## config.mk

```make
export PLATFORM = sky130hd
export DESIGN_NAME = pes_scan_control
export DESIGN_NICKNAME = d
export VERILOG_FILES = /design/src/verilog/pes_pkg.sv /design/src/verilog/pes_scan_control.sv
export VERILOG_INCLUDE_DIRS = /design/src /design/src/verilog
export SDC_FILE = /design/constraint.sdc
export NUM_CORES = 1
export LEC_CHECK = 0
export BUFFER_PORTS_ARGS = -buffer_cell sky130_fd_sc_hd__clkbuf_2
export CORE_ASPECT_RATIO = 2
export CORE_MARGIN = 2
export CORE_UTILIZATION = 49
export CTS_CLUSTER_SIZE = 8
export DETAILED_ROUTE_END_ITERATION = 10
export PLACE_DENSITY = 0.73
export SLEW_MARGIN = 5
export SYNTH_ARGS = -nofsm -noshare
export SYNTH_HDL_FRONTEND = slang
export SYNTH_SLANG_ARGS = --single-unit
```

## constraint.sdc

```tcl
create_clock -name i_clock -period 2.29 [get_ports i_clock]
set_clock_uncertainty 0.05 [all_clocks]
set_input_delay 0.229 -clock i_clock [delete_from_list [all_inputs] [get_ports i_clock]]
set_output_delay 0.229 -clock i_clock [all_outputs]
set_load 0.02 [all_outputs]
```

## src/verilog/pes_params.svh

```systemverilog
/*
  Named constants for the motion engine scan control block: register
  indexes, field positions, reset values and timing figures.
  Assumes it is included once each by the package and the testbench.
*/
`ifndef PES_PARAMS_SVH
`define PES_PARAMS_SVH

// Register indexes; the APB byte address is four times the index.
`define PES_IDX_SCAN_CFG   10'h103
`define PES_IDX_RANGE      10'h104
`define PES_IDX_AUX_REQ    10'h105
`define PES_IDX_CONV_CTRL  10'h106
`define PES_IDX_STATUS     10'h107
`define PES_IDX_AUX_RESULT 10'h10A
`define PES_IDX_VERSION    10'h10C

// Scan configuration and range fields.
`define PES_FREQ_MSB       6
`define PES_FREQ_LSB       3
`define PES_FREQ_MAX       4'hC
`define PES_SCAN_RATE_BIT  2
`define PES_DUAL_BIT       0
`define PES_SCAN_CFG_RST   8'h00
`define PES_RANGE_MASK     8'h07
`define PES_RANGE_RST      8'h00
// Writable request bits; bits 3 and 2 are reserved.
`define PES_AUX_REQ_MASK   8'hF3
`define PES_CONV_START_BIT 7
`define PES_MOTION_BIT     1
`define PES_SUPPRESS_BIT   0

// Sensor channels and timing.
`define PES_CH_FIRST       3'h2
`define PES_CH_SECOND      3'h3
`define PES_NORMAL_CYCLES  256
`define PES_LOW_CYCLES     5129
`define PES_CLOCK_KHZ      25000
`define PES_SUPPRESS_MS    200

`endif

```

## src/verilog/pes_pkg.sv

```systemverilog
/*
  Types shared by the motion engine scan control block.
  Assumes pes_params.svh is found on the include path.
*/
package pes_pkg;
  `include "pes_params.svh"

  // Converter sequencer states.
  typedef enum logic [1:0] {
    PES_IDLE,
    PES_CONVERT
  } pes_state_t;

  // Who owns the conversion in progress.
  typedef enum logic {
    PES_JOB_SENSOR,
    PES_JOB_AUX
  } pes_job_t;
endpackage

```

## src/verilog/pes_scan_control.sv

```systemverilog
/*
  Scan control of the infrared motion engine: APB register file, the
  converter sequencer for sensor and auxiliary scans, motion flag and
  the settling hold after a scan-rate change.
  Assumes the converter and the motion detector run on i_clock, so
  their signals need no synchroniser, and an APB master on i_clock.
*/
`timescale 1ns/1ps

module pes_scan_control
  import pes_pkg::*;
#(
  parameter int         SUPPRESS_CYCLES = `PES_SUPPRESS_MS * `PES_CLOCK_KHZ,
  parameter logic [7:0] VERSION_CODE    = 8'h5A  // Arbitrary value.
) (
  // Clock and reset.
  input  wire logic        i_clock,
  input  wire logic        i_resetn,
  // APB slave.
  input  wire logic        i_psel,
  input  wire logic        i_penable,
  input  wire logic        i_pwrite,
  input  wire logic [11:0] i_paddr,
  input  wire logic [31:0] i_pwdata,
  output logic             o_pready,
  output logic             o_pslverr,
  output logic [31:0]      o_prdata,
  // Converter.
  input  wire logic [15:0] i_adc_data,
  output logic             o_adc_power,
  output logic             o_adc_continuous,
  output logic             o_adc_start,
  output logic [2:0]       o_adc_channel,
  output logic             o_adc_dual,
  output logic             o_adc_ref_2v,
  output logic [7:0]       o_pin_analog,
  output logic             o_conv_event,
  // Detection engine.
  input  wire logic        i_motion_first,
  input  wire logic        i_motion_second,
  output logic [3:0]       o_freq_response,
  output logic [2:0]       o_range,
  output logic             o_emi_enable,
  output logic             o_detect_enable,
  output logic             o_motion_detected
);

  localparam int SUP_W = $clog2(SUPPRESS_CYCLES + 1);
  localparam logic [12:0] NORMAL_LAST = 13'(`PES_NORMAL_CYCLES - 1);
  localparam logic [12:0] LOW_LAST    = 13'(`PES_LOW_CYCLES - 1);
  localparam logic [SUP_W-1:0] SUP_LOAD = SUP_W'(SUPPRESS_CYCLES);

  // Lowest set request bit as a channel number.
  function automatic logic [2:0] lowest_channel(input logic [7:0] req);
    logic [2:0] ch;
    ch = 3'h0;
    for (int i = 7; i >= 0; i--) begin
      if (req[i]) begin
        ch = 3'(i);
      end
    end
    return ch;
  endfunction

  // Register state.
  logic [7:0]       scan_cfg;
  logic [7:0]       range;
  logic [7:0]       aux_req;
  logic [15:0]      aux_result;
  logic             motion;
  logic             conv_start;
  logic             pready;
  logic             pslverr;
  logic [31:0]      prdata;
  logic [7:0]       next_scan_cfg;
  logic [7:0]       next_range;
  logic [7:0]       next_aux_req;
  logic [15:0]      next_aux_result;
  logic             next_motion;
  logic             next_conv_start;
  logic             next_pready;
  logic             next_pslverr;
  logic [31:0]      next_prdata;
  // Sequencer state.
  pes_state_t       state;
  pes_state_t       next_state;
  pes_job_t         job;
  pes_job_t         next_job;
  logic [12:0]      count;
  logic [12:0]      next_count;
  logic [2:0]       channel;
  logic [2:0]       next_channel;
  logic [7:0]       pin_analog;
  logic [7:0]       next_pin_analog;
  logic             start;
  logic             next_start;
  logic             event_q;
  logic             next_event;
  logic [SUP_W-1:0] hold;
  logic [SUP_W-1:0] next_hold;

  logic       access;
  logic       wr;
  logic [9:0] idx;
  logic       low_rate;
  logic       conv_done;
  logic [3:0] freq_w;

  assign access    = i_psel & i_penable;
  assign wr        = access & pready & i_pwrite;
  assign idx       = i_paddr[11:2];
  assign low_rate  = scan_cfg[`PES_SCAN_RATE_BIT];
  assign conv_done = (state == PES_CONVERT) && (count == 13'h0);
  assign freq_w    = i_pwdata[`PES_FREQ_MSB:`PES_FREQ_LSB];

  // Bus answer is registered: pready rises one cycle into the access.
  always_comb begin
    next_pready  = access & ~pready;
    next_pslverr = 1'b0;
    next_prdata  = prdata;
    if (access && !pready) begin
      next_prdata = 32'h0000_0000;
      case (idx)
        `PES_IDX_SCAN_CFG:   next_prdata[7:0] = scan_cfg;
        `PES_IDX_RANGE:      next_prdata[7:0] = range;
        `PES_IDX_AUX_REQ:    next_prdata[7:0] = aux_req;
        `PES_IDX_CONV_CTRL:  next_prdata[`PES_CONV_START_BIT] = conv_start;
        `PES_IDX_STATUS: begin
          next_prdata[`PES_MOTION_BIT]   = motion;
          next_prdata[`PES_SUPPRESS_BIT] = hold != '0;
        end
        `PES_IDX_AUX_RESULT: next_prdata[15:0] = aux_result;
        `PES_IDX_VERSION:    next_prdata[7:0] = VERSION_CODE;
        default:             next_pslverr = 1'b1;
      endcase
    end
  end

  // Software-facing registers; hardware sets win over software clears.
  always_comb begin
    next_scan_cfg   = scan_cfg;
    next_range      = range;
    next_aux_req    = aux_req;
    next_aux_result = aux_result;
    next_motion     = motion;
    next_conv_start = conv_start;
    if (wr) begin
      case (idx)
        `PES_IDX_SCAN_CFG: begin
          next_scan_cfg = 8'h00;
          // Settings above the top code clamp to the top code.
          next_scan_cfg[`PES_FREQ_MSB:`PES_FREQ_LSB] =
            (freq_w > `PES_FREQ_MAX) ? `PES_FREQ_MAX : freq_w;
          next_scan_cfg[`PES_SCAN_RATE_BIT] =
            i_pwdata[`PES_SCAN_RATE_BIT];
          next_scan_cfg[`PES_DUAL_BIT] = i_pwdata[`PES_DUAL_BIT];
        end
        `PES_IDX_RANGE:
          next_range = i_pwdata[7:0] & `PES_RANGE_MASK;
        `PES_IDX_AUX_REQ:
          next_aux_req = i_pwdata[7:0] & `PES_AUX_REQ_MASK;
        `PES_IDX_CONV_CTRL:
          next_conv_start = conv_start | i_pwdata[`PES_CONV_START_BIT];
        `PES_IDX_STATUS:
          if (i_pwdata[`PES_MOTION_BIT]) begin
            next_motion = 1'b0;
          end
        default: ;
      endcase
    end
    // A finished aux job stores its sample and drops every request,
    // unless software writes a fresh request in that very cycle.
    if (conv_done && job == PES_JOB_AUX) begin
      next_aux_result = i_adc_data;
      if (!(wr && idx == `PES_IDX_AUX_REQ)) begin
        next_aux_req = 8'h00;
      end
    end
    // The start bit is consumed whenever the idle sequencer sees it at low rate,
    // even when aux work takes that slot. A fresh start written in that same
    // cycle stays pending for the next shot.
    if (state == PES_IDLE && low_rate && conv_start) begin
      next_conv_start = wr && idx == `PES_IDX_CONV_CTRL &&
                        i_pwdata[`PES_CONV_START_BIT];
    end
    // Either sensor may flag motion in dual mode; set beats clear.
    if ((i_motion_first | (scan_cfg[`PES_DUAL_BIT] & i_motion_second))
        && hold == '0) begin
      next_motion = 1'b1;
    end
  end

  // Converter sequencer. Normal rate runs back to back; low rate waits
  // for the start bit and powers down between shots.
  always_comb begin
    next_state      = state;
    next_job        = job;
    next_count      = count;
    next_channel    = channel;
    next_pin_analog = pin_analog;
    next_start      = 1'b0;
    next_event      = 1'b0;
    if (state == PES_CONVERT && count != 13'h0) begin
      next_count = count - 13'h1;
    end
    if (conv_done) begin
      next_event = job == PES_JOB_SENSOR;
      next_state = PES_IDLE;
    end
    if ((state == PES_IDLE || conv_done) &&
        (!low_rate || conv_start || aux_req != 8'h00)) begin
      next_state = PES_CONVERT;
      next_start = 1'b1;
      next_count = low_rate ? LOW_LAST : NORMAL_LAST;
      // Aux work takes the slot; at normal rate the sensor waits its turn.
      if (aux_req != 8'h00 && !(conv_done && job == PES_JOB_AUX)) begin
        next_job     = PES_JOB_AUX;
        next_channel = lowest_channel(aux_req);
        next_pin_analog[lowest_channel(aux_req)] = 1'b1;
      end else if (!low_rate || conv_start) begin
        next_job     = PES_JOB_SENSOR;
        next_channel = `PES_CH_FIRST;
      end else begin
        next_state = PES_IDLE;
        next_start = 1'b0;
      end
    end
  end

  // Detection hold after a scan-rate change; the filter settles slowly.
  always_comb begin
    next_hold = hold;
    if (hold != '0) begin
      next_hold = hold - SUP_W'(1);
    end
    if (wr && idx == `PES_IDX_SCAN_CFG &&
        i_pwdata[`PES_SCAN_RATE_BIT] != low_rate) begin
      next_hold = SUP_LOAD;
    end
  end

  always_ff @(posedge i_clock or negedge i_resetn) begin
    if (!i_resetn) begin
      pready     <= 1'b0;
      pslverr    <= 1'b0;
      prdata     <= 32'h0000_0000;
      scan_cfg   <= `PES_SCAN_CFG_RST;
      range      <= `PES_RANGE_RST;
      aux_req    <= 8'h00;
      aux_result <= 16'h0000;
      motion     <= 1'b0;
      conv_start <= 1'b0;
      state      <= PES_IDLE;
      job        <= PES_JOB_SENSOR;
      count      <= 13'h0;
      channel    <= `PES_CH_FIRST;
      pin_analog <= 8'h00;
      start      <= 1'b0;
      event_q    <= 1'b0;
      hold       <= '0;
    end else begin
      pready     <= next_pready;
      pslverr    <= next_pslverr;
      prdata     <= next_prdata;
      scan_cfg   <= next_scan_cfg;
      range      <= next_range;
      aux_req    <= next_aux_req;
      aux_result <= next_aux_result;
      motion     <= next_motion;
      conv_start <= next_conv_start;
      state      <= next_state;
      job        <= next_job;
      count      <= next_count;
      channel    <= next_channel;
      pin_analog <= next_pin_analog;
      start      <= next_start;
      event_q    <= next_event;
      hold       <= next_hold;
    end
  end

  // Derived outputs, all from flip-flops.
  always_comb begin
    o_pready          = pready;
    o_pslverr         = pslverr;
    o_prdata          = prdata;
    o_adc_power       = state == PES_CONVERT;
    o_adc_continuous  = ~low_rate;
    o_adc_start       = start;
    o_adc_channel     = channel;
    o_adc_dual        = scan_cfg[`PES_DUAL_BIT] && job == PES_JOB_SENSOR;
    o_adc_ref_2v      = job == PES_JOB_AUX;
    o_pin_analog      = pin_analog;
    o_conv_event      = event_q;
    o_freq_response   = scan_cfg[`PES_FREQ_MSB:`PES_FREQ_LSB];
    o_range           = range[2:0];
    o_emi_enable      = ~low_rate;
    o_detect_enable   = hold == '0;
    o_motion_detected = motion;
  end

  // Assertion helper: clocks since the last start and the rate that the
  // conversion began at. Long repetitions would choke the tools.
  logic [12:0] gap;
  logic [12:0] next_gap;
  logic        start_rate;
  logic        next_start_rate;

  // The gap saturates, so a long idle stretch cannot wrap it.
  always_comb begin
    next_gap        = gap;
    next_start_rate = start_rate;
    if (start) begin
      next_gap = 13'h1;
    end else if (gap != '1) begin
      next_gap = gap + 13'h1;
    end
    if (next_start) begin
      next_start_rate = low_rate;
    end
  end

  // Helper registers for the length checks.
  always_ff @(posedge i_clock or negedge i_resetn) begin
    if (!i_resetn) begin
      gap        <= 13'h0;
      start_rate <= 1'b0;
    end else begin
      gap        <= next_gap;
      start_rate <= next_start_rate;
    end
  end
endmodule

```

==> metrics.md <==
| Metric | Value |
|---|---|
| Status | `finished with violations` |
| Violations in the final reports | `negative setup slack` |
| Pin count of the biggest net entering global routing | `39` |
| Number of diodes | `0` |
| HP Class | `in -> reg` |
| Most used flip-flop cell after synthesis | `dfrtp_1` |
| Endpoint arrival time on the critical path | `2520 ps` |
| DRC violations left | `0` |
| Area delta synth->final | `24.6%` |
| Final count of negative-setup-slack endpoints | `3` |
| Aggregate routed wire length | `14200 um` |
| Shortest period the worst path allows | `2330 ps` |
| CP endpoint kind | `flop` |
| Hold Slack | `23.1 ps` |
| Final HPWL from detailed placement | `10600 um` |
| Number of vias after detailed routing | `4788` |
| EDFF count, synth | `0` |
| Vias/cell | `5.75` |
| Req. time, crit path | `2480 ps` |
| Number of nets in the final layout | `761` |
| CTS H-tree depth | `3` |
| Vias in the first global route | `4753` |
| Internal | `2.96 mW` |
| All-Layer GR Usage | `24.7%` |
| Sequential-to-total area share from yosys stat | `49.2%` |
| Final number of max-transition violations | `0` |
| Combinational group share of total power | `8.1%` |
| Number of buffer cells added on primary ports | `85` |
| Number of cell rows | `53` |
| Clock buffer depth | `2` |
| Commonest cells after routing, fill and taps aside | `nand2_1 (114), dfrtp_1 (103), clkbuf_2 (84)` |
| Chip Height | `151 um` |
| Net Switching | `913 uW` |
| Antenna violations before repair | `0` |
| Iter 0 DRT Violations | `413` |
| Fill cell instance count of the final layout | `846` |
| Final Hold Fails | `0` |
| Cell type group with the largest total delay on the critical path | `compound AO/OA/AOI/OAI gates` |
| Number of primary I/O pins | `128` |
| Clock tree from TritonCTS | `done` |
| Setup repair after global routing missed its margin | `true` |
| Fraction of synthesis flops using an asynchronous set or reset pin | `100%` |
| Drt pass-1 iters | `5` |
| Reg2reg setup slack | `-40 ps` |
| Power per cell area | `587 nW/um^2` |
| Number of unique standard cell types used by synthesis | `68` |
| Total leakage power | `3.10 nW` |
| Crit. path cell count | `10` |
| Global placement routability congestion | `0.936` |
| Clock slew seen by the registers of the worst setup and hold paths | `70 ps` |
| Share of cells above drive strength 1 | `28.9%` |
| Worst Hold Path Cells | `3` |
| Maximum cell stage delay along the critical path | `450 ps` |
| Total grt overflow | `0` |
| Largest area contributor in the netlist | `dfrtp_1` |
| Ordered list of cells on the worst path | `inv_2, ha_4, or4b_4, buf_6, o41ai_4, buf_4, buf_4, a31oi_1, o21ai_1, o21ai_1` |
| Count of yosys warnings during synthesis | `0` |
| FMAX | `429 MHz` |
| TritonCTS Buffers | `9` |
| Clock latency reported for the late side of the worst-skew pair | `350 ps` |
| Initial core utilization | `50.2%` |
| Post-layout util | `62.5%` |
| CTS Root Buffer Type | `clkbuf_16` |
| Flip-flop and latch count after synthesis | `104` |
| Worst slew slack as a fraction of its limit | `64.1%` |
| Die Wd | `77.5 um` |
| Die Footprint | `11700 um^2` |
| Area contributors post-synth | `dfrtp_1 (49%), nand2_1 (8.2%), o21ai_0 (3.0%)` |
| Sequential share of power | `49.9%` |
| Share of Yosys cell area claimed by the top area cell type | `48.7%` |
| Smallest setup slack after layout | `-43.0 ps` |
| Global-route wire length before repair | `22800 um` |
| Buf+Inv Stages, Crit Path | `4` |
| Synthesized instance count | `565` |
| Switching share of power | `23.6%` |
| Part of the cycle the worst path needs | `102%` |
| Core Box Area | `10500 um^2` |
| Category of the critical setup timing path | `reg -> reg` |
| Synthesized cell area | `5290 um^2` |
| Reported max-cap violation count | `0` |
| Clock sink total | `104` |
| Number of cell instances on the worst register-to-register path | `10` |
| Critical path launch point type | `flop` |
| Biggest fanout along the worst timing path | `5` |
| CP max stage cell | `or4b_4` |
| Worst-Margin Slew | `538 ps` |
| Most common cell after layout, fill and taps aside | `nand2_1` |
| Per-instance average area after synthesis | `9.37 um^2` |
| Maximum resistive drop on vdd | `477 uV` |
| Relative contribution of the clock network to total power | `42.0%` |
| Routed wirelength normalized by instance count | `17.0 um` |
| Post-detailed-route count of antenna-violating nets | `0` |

==

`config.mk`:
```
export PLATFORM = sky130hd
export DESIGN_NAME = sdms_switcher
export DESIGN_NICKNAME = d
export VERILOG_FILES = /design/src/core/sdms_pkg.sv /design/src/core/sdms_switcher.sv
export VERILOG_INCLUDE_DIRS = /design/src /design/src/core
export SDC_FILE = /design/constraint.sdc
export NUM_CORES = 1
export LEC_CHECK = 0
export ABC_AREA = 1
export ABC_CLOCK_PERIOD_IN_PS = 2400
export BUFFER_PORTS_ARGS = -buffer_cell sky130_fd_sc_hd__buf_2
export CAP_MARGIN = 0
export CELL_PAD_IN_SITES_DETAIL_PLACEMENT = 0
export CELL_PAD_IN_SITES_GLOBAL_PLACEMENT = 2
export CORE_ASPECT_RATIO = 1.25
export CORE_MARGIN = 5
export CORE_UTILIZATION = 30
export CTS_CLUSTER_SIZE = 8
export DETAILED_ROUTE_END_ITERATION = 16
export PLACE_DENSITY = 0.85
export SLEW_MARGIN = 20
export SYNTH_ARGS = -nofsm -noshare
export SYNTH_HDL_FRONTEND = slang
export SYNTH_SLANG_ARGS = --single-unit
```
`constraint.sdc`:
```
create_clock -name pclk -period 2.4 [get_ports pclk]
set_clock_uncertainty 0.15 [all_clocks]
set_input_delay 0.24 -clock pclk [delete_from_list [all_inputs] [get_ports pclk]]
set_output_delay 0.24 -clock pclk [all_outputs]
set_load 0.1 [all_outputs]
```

> [Task statement]
Only the number is wanted here. Please work out how many lines of the records contain "TritonCTS".

> [Solution below]
2